■ PROBLEM REQUIREMENTS ■
For the data below, restate word for word only the lines from the line containing "z_reg[27]$_SDFFCE_PN0P_ | 10 |" through the line containing "Total: 0.00654 / 0.00523 / 0.00131", both ends included.

· · · · ·

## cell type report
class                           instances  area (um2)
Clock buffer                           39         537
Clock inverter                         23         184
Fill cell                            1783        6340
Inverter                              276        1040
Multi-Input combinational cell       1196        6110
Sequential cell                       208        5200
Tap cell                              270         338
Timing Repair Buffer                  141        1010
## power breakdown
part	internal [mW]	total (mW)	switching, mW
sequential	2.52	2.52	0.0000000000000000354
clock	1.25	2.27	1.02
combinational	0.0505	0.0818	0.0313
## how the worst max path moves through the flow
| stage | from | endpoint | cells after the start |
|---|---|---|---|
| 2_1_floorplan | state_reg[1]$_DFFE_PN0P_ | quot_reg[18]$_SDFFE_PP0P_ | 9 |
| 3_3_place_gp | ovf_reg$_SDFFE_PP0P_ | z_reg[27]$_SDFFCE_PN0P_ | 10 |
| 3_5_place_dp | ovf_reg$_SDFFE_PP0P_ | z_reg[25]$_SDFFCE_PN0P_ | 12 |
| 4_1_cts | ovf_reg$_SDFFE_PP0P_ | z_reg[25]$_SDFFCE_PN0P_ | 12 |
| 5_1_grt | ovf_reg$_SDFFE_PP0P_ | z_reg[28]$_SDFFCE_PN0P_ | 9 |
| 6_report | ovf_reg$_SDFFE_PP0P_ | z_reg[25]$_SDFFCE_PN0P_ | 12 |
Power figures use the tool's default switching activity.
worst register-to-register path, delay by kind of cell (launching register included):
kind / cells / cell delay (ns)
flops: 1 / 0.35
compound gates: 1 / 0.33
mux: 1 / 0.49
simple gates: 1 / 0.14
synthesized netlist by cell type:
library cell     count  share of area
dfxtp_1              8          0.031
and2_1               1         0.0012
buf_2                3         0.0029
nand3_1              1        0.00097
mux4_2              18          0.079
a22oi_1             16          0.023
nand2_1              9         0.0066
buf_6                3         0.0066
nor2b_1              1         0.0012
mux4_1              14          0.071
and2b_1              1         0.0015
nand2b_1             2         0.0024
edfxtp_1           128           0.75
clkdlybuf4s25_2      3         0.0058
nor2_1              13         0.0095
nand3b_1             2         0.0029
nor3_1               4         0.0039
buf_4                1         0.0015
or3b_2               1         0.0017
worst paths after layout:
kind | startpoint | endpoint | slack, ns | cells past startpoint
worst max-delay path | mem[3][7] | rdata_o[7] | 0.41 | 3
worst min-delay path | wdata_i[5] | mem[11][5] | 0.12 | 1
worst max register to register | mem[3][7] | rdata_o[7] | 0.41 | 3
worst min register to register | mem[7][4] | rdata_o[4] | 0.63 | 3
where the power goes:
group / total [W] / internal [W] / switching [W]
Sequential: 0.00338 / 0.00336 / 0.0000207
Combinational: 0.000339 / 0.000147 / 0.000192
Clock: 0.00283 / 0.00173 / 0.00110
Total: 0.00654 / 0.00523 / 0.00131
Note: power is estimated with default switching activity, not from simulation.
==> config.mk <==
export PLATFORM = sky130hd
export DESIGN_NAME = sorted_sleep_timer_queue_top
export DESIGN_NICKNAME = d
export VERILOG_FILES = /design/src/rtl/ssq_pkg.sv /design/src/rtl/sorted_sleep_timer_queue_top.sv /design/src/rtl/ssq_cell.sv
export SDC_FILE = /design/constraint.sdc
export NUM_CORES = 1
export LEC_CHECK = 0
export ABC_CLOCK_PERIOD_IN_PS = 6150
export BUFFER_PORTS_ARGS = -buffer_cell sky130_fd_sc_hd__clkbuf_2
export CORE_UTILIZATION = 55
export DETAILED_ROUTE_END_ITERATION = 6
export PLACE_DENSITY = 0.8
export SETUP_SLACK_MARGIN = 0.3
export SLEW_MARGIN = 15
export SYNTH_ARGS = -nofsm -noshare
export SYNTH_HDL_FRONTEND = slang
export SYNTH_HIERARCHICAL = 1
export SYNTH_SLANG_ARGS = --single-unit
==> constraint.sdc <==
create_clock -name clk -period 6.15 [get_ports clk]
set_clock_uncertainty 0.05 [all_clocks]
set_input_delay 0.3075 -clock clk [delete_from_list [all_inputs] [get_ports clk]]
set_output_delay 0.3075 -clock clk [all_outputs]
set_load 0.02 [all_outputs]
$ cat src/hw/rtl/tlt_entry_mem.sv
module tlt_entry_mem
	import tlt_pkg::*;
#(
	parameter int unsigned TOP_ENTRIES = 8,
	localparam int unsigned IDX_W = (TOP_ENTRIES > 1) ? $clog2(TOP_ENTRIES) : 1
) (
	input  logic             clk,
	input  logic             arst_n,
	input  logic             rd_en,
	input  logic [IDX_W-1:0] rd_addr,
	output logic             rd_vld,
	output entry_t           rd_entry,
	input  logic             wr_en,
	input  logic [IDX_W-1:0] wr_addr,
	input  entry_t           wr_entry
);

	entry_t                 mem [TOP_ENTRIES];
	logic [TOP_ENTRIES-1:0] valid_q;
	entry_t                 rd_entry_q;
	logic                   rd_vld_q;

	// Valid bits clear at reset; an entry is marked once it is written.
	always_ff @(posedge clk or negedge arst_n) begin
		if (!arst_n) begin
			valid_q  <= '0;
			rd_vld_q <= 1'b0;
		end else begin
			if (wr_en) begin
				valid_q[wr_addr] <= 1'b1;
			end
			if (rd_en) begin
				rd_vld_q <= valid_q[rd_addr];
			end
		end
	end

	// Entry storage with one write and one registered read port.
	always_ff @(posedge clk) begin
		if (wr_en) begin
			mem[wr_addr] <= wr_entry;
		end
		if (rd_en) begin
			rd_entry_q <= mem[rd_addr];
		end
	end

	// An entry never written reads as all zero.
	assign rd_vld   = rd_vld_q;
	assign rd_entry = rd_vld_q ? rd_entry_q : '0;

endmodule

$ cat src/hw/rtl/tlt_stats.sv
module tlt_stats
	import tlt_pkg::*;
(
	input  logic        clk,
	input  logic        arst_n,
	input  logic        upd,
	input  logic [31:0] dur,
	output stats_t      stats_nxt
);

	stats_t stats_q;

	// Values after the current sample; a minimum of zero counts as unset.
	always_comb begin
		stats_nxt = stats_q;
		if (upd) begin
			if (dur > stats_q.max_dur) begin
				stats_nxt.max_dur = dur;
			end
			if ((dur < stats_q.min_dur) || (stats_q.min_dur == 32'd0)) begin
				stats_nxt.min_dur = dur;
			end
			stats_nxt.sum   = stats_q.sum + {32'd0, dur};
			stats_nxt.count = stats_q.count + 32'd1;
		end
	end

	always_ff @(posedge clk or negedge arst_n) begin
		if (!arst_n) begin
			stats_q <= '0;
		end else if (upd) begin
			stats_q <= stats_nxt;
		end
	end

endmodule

· · · · ·

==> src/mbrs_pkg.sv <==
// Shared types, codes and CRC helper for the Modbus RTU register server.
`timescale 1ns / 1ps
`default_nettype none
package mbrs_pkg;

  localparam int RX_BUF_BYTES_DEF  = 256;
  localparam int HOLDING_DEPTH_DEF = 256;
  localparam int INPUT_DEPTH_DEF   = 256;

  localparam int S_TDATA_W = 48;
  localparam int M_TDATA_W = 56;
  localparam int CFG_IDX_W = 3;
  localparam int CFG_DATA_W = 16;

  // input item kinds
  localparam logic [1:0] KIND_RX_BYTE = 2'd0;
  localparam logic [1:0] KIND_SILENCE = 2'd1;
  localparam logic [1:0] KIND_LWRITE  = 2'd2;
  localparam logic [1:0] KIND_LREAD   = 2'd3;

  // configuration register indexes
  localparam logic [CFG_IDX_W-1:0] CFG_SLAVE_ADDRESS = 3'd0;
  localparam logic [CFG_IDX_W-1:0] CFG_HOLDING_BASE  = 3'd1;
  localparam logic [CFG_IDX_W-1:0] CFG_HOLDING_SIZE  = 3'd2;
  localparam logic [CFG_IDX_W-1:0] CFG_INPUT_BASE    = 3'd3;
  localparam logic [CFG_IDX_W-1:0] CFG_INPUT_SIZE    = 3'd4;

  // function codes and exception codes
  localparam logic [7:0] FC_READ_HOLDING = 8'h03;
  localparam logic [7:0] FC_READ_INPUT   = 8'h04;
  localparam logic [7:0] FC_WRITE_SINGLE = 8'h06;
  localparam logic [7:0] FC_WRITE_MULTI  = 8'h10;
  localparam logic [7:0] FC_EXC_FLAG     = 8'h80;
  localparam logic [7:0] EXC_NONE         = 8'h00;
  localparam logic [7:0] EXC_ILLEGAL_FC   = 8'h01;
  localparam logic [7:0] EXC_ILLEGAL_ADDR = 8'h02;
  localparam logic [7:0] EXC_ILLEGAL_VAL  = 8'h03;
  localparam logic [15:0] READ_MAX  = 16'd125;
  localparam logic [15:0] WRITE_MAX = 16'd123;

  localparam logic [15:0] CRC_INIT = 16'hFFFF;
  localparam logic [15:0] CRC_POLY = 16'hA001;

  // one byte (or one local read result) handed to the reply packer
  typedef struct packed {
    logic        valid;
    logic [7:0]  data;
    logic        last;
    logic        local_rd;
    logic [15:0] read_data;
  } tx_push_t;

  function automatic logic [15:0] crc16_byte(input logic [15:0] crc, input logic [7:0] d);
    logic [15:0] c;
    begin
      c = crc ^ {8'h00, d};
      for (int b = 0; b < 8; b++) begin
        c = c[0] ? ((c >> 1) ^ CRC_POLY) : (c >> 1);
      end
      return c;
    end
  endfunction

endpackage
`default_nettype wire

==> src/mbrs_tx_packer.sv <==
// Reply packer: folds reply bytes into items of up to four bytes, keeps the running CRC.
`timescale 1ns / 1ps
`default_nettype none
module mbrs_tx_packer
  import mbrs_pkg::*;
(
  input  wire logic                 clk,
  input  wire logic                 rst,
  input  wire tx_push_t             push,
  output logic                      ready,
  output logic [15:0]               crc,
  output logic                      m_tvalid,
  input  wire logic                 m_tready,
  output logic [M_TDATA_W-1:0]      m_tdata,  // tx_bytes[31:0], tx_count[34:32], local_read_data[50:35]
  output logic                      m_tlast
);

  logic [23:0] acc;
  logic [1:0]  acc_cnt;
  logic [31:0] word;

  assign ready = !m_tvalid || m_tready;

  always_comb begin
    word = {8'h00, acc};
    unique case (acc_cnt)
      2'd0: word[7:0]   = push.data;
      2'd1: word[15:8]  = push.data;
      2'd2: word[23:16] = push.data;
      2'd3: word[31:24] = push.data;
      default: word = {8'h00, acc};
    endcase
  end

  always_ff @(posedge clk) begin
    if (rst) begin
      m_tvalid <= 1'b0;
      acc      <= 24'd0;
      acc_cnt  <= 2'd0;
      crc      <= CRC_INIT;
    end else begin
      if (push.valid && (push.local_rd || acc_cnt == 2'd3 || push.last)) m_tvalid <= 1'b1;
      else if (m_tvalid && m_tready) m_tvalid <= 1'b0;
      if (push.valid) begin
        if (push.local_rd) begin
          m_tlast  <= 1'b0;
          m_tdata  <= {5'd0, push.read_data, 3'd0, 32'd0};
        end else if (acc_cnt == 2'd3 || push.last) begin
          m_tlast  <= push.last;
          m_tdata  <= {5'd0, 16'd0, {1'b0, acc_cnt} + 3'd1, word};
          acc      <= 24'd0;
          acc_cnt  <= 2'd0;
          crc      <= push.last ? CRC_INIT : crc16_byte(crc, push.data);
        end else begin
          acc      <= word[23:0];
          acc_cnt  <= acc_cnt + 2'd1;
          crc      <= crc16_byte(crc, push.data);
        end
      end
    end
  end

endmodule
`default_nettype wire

· · · · ·

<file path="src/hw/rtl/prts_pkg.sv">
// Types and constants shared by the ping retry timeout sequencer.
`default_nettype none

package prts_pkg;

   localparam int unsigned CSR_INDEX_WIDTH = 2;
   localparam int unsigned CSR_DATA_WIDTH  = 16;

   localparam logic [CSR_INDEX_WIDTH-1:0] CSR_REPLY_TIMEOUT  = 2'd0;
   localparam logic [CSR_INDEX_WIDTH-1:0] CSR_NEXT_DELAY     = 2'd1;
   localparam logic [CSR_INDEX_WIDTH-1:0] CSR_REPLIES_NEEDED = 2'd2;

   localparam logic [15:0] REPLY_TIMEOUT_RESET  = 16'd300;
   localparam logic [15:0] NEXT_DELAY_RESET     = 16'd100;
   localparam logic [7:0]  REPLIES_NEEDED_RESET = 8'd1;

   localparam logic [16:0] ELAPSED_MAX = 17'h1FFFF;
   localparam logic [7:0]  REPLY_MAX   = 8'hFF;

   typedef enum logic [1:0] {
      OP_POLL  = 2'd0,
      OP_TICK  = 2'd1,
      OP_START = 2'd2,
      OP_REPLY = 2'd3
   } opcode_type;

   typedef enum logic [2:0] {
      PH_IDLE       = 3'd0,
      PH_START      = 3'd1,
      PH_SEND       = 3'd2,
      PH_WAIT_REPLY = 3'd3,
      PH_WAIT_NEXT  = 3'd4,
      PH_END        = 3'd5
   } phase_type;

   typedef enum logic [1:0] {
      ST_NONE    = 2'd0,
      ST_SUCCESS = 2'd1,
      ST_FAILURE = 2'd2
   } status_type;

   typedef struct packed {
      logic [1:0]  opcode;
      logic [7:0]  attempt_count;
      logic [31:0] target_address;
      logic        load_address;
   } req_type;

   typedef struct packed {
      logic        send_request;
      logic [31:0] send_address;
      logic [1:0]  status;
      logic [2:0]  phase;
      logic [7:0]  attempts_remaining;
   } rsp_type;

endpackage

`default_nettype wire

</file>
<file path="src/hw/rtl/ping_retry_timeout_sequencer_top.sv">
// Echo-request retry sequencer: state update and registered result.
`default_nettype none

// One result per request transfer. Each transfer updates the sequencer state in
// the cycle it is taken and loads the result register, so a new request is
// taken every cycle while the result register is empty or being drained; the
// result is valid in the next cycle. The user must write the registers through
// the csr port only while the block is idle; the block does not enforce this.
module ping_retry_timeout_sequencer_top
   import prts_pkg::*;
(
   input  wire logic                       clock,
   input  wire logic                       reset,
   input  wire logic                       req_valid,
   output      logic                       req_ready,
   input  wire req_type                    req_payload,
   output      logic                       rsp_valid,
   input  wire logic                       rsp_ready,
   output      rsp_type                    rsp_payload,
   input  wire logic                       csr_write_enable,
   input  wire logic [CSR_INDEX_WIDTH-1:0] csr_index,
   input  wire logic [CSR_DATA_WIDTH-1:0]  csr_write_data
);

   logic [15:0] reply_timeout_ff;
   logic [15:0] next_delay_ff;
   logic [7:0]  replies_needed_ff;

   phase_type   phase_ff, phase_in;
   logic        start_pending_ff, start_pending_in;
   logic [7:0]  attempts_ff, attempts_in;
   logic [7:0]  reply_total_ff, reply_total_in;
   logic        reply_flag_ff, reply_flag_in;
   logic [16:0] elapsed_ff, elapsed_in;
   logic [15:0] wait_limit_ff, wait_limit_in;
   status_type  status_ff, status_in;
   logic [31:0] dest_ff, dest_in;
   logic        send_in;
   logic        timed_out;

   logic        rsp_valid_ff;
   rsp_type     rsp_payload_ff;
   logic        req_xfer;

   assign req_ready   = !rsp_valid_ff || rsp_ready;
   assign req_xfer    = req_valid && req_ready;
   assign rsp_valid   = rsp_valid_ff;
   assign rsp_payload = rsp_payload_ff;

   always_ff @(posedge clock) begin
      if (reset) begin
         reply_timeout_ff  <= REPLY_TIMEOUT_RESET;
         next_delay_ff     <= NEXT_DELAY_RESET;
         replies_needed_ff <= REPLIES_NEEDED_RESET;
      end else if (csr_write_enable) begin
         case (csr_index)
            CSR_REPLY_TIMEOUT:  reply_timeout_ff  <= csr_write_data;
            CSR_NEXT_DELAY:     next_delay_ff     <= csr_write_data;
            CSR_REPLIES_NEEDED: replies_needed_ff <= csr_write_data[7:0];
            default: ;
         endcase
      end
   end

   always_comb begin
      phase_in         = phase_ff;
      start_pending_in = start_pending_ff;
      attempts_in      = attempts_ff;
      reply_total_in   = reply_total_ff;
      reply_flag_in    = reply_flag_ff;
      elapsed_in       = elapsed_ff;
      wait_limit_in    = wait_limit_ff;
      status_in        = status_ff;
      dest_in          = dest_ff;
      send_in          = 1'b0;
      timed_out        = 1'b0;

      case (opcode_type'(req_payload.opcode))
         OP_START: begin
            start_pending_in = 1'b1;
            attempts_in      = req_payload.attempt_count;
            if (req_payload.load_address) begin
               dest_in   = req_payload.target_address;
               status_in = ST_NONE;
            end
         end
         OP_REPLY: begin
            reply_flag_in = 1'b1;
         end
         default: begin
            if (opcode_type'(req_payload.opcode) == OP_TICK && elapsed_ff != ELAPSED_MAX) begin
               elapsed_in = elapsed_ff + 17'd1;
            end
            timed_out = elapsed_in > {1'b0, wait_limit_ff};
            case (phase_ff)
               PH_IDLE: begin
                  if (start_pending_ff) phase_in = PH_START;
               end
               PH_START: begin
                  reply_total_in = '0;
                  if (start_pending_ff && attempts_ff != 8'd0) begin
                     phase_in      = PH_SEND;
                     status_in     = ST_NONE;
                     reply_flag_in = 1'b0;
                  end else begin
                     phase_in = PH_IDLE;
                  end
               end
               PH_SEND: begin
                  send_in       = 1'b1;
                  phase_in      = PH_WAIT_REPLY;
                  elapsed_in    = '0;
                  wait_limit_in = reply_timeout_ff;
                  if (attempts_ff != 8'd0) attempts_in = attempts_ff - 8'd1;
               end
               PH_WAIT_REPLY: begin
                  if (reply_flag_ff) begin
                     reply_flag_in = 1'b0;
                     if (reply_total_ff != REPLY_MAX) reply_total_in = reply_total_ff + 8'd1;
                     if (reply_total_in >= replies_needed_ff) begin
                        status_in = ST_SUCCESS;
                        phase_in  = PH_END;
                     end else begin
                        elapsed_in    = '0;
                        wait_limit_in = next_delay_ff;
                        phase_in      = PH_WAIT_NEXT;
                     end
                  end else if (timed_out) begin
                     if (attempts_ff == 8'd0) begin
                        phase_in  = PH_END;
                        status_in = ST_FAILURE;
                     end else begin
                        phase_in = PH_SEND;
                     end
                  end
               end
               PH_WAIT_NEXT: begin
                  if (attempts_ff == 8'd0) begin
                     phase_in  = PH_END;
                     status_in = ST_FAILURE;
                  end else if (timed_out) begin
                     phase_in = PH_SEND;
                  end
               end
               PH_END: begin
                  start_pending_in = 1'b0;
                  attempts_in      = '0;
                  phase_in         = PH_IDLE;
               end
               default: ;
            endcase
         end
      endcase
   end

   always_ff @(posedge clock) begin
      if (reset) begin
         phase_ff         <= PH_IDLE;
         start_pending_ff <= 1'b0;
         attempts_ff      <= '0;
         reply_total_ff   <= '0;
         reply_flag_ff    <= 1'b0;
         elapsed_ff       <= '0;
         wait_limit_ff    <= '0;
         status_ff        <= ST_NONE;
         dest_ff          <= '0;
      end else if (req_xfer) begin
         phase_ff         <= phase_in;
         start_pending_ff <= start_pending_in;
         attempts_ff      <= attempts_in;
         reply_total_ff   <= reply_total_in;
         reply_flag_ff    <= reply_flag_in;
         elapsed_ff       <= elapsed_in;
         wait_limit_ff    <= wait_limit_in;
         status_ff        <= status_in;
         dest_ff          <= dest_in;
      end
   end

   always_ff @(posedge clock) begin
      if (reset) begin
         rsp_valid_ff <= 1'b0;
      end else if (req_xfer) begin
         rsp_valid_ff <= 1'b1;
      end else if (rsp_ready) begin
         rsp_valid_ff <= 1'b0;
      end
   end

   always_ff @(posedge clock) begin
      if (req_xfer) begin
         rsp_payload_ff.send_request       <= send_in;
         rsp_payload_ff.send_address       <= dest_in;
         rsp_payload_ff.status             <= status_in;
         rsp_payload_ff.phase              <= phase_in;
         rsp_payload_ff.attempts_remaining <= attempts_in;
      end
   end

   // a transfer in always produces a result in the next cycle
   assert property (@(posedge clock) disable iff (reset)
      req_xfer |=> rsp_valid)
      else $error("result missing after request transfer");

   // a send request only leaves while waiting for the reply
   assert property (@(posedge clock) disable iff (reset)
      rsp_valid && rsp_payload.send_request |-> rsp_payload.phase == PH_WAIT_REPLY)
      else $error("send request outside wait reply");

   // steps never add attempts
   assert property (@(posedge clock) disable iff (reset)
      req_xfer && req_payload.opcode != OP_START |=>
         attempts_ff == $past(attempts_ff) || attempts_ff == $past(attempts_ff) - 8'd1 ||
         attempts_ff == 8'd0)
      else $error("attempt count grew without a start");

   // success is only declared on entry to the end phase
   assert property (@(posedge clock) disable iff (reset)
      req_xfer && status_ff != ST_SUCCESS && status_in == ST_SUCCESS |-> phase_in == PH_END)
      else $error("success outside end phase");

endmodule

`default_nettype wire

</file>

· · · · ·

■ SOLUTION TO THE PROBLEM ■
| 3_3_place_gp | ovf_reg$_SDFFE_PP0P_ | z_reg[27]$_SDFFCE_PN0P_ | 10 |
| 3_5_place_dp | ovf_reg$_SDFFE_PP0P_ | z_reg[25]$_SDFFCE_PN0P_ | 12 |
| 4_1_cts | ovf_reg$_SDFFE_PP0P_ | z_reg[25]$_SDFFCE_PN0P_ | 12 |
| 5_1_grt | ovf_reg$_SDFFE_PP0P_ | z_reg[28]$_SDFFCE_PN0P_ | 9 |
| 6_report | ovf_reg$_SDFFE_PP0P_ | z_reg[25]$_SDFFCE_PN0P_ | 12 |
Power figures use the tool's default switching activity.
worst register-to-register path, delay by kind of cell (launching register included):
kind / cells / cell delay (ns)
flops: 1 / 0.35
compound gates: 1 / 0.33
mux: 1 / 0.49
simple gates: 1 / 0.14
synthesized netlist by cell type:
library cell     count  share of area
dfxtp_1              8          0.031
and2_1               1         0.0012
buf_2                3         0.0029
nand3_1              1        0.00097
mux4_2              18          0.079
a22oi_1             16          0.023
nand2_1              9         0.0066
buf_6                3         0.0066
nor2b_1              1         0.0012
mux4_1              14          0.071
and2b_1              1         0.0015
nand2b_1             2         0.0024
edfxtp_1           128           0.75
clkdlybuf4s25_2      3         0.0058
nor2_1              13         0.0095
nand3b_1             2         0.0029
nor3_1               4         0.0039
buf_4                1         0.0015
or3b_2               1         0.0017
worst paths after layout:
kind | startpoint | endpoint | slack, ns | cells past startpoint
worst max-delay path | mem[3][7] | rdata_o[7] | 0.41 | 3
worst min-delay path | wdata_i[5] | mem[11][5] | 0.12 | 1
worst max register to register | mem[3][7] | rdata_o[7] | 0.41 | 3
worst min register to register | mem[7][4] | rdata_o[4] | 0.63 | 3
where the power goes:
group / total [W] / internal [W] / switching [W]
Sequential: 0.00338 / 0.00336 / 0.0000207
Combinational: 0.000339 / 0.000147 / 0.000192
Clock: 0.00283 / 0.00173 / 0.00110
Total: 0.00654 / 0.00523 / 0.00131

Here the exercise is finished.